These evaluation videos help give an intuition for how the adversarial policy generates "natural but adversarial" observations in other agents. The adversary is the red wrestler in all of these scenes. In the first row, the left video shows a state-of-the-art "zoo" variant of both wrestlers, trained with self-play. The right image shows a "zoo" blue wrestler and a random red adversary (ie no learned policy). The second row shows two examples (different seeds) of the red wrestler trained with an adversarial policy using PPO.
The agents in the top left video both act most reasonably: getting low to the ground, setting their legs wide to be stabled, and slowly approaching each other with arms wide in front of them. In the second row, the adversarial agents behave rather unusually for effective sumo wrestlers. They kneel on the ground, lean back, and flail their arms out or behind them. In many cases, the blue wrestler cannot respond as well or get as close to the red adversary. This can cause the blue wrestler to get off balance and topple backwards or out of the ring, leading to the adversarial policy's victory. Perhaps an agent trained with independent auxiliary rewards (e.g. for staying upright/balanced on their feet) would be less vulnerable to such an adversary.

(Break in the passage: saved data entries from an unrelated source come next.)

From an optimization exercise on the open Yosys and OpenROAD flow, aimed at small area and a short achievable clock period; shortcuts taken in it are not production practice. In this exercise RTL edits were held to simulation tests only and were not proved equivalent to the original. No activity file was given, so power comes from the tool's default toggle rates.

File: standard.sh
#!/bin/bash
# synth_recipe.tcl (not shown) runs the flow's synth.tcl, then flattens the netlist and writes it again
# the make line also repeats each setting of config.mk as NAME=value (left out here)
make -C /OpenROAD-flow-scripts/flow DESIGN_CONFIG=/design/flow/config.mk WORK_HOME=/design/flow/orfs CLKGATE_MAP_FILE= SYNTH_SCRIPT=/design/flow/synth_recipe.tcl "${@:-finish}"
File: constraint.sdc
create_clock -name core_clock -period 10.0 [get_ports {clk}]
set_input_delay 2.0000 -clock core_clock [delete_from_list [all_inputs] [get_ports {clk}]]
set_output_delay 2.0000 -clock core_clock [all_outputs]
set_load 0.01 [all_outputs]
File: flow/run.sh
#!/bin/bash
# The standard layout (standard.sh), with these changes:
#  - the port buffers are sky130_fd_sc_hd__buf_1 instead of the delay-buffer
#    cell buffer_ports picks by default;
#  - timing repair after CTS aims for 5 ns of setup slack at the design's
#    10 ns clock (a shorter achieved period);
#  - no further timing repair after global routing.
# Make's output goes to flow_cts.log and flow_finish.log, each ORFS step's
# to orfs/logs/.
set -euo pipefail
BP="BUFFER_PORTS_ARGS=-buffer_cell sky130_fd_sc_hd__buf_1"
bash standard.sh "$BP" SETUP_SLACK_MARGIN=5 cts > flow_cts.log 2>&1
bash standard.sh "$BP" SKIP_INCREMENTAL_REPAIR=1 finish > flow_finish.log 2>&1
File: config.mk
export PLATFORM = sky130hd
export DESIGN_NAME = ecc80_64
export DESIGN_NICKNAME = ecc80_64
export VERILOG_FILES = /design/flow/design.v
export SDC_FILE = /design/flow/constraint.sdc
export NUM_CORES = 4
export LEC_CHECK = 0
export CAP_MARGIN = 20
export CORE_MARGIN = 2
export CORE_UTILIZATION = 60
export GPL_TIMING_DRIVEN = 0
export SLEW_MARGIN = 20
export SYNTH_HIERARCHICAL = 1
export SYNTH_MINIMUM_KEEP_SIZE = 0
This design comes from an exercise in tuning for small area on the open sky130 flow, not from production work.
Function was checked by simulation only, so behaviour that the tests miss may differ from the original.

Setup of the reference run:
## heddle_pixel
module heddle_pixel (
    input  wire        clk,
    input  wire        rst,
    input  wire        in_valid,
    input  wire [15:0] in_x,
    input  wire [15:0] in_dark,
    input  wire [15:0] in_gain,
    input  wire [15:0] in_shade,
    input  wire [15:0] in_pg,
    input  wire [6:0]  in_lin,
    input  wire        in_rchk,
    input  wire [1:0]  in_range,
    input  wire [15:0] cfg_dig_hi,
    input  wire [15:0] cfg_dig_lo,
    input  wire [2:0]  cfg_format,
    input  wire [3:0]  cfg_rshift,
    input  wire [15:0] cfg_out_ofs,
    input  wire        cfg_range_force,
    output wire [17:0] lin_rd_addr,
    input  wire [15:0] lin_rd_p0,
    input  wire [15:0] lin_rd_p1,
    output reg         out_valid,
    output reg  [23:0] out_y3,
    output reg  [31:0] out_code,
    output reg  [1:0]  out_range,
    output reg         out_clip_gain,
    output reg         out_clip_pack
);
Size in the first run: about 3800 cells after synthesis, about 190 flip-flops, ~260 I/O pins, ~0.033 sq mm of cells after synthesis.
==> flow/config.mk <==
export PLATFORM = sky130hd
export DESIGN_NAME = heddle_pixel
export DESIGN_NICKNAME = heddle_pixel
export VERILOG_FILES = /design/flow/design.v
export SDC_FILE = /design/flow/constraint.sdc
export NUM_CORES = 4
export LEC_CHECK = 0
export ABC_AREA = 1
export CAP_MARGIN = 20
export CORE_MARGIN = 2
export CORE_UTILIZATION = 40
export SLEW_MARGIN = 20
export SYNTH_HIERARCHICAL = 1
export SYNTH_MINIMUM_KEEP_SIZE = 0
==> flow/constraint.sdc <==
create_clock -name core_clock -period 13.0 [get_ports {clk}]
set_input_delay 2.6000 -clock core_clock [delete_from_list [all_inputs] [get_ports {clk}]]
set_output_delay 2.6000 -clock core_clock [all_outputs]
set_load 0.01 [all_outputs]
standard.sh (not shown) runs the stock make flow with config.mk's settings and CLKGATE_MAP_FILE= SYNTH_SCRIPT=/design/flow/synth_recipe.tcl, a recipe that flattens the netlist after the stock synthesis.
==> flow/flow/run.sh <==
#!/bin/bash
# The standard layout (the standard.sh, standard synthesis unchanged),
# with the port buffers that placement inserts made from buf_1 cells.
set -euo pipefail
bash standard.sh "BUFFER_PORTS_ARGS=-buffer_cell sky130_fd_sc_hd__buf_1" finish > standard.log 2>&1
### the reference run -> the trial run
# the reference run
export LEC_CHECK = 0
export ABC_AREA = 1
export CAP_MARGIN = 20
export CORE_MARGIN = 2
export CORE_UTILIZATION = 40
export SLEW_MARGIN = 20
export SYNTH_HIERARCHICAL = 1
export SYNTH_MINIMUM_KEEP_SIZE = 0
create_clock -name core_clock -period 13.0 [get_ports {clk}]
# the trial run
export LEC_CHECK = 0
export ABC_AREA = 1
export CAP_MARGIN = 20
export CORE_MARGIN = 2
export CORE_UTILIZATION = 40
export CTS_CLUSTER_DIAMETER = 100
export CTS_CLUSTER_SIZE = 40
export SLEW_MARGIN = 20
export SYNTH_HIERARCHICAL = 1
export SYNTH_MINIMUM_KEEP_SIZE = 0
create_clock -name core_clock -period 13.0 [get_ports {clk}]
Results
- In terms of count of clock-buffer cells in the layout, the trial run and the reference run differ only marginally.
- The trial run -> the reference run: final cell count delta 0, exact match
- Re filler cell count: no difference whatsoever between the reference run and the trial run.

========
heddle_pixel, a different RTL version from the one above (not shown whole).
Size in the first run: ~3700 cells after synthesis, about 190 flip-flops.
==> flow/config.mk <==
export PLATFORM = sky130hd
export DESIGN_NAME = heddle_pixel
export DESIGN_NICKNAME = heddle_pixel
export VERILOG_FILES = /design/flow/design.v
export SDC_FILE = /design/flow/constraint.sdc
export NUM_CORES = 4
export LEC_CHECK = 0
export ABC_AREA = 1
export CAP_MARGIN = 20
export CORE_MARGIN = 2
export CORE_UTILIZATION = 40
export CTS_BUF_LIST = sky130_fd_sc_hd__clkbuf_8 sky130_fd_sc_hd__clkbuf_16
export CTS_CLUSTER_DIAMETER = 40
export CTS_CLUSTER_SIZE = 10
export SLEW_MARGIN = 20
export SYNTH_HIERARCHICAL = 1
export SYNTH_MINIMUM_KEEP_SIZE = 0
==> flow/constraint.sdc <==
create_clock -name core_clock -period 13.0 [get_ports {clk}]
set_input_delay 2.6000 -clock core_clock [delete_from_list [all_inputs] [get_ports {clk}]]
set_output_delay 2.6000 -clock core_clock [all_outputs]
set_load 0.01 [all_outputs]
Scripts as last shown in full above: flow/flow/run.sh
The first run finished with timing, DRC and antenna clean.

Training Adversarial Policies: 20M Timesteps
Reproducing the Baseline Training Metrics from the Paper
To train the adversarial policies referenced in the paper, I set up the W&B Tensorflow integration with sync_tensorboard=True and run the training with
python -m aprl.train with env_name=multicomp/[ENV NAME= SumoAnts,..] -v0 paper
This lets me log and compare the full training curves of the models presented in the paper and easily explore how hyperparameters changes might affect my results. Note that the full 20M timesteps of training may not be done by the time you see this report :)
Plot Key Metrics, Compare Interactively
Below, you can see that the adversarial policy converges more and might be more effective in the higher-dimensional/more complex SumoHuman environment (blue) compared to the lower-dimensional/simpler SumoAnt environment (orange). It also appears that the adversary policy is more effective in the goal-blocking scenario (KickAndDefend, red) than the line-guarding scenario (YouShallNotPass, purple).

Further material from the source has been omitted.